• TASK BRIEF
Copy all of the data below without altering a single line.

··· DATA PROVIDED

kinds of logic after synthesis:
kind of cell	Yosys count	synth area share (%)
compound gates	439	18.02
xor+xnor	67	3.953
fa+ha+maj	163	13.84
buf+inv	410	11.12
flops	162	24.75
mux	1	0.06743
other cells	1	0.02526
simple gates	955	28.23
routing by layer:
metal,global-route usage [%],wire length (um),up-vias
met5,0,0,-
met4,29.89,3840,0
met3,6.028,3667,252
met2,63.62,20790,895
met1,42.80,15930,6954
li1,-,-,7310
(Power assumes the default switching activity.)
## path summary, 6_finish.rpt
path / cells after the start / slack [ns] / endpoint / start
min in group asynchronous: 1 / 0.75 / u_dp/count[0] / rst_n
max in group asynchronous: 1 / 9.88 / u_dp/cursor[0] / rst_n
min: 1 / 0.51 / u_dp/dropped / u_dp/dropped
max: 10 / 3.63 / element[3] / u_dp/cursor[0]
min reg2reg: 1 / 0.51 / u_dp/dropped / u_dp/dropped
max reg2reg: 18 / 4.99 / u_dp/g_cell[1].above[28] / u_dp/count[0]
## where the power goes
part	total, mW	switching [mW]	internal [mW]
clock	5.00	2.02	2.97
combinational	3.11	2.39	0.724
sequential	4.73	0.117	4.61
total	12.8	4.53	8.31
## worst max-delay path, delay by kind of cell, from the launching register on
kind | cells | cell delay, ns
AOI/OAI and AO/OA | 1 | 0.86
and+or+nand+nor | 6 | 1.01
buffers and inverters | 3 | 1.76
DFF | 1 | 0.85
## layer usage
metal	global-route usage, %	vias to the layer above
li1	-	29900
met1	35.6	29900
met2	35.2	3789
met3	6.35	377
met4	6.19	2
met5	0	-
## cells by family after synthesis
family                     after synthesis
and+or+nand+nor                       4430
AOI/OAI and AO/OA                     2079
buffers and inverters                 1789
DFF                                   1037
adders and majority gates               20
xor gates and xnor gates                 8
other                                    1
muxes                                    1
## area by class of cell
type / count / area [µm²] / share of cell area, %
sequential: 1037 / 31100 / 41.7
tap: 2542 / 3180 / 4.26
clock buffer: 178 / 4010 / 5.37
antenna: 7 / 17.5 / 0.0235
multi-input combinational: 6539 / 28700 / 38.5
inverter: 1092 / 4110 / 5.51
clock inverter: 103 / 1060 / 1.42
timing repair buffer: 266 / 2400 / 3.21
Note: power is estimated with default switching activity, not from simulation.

······

• EXERCISE OUTPUT
kinds of logic after synthesis:
kind of cell	Yosys count	synth area share (%)
compound gates	439	18.02
xor+xnor	67	3.953
fa+ha+maj	163	13.84
buf+inv	410	11.12
flops	162	24.75
mux	1	0.06743
other cells	1	0.02526
simple gates	955	28.23
routing by layer:
metal,global-route usage [%],wire length (um),up-vias
met5,0,0,-
met4,29.89,3840,0
met3,6.028,3667,252
met2,63.62,20790,895
met1,42.80,15930,6954
li1,-,-,7310
(Power assumes the default switching activity.)
## path summary, 6_finish.rpt
path / cells after the start / slack [ns] / endpoint / start
min in group asynchronous: 1 / 0.75 / u_dp/count[0] / rst_n
max in group asynchronous: 1 / 9.88 / u_dp/cursor[0] / rst_n
min: 1 / 0.51 / u_dp/dropped / u_dp/dropped
max: 10 / 3.63 / element[3] / u_dp/cursor[0]
min reg2reg: 1 / 0.51 / u_dp/dropped / u_dp/dropped
max reg2reg: 18 / 4.99 / u_dp/g_cell[1].above[28] / u_dp/count[0]
## where the power goes
part	total, mW	switching [mW]	internal [mW]
clock	5.00	2.02	2.97
combinational	3.11	2.39	0.724
sequential	4.73	0.117	4.61
total	12.8	4.53	8.31
## worst max-delay path, delay by kind of cell, from the launching register on
kind | cells | cell delay, ns
AOI/OAI and AO/OA | 1 | 0.86
and+or+nand+nor | 6 | 1.01
buffers and inverters | 3 | 1.76
DFF | 1 | 0.85
## layer usage
metal	global-route usage, %	vias to the layer above
li1	-	29900
met1	35.6	29900
met2	35.2	3789
met3	6.35	377
met4	6.19	2
met5	0	-
## cells by family after synthesis
family                     after synthesis
and+or+nand+nor                       4430
AOI/OAI and AO/OA                     2079
buffers and inverters                 1789
DFF                                   1037
adders and majority gates               20
xor gates and xnor gates                 8
other                                    1
muxes                                    1
## area by class of cell
type / count / area [µm²] / share of cell area, %
sequential: 1037 / 31100 / 41.7
tap: 2542 / 3180 / 4.26
clock buffer: 178 / 4010 / 5.37
antenna: 7 / 17.5 / 0.0235
multi-input combinational: 6539 / 28700 / 38.5
inverter: 1092 / 4110 / 5.51
clock inverter: 103 / 1060 / 1.42
timing repair buffer: 266 / 2400 / 3.21
Note: power is estimated with default switching activity, not from simulation.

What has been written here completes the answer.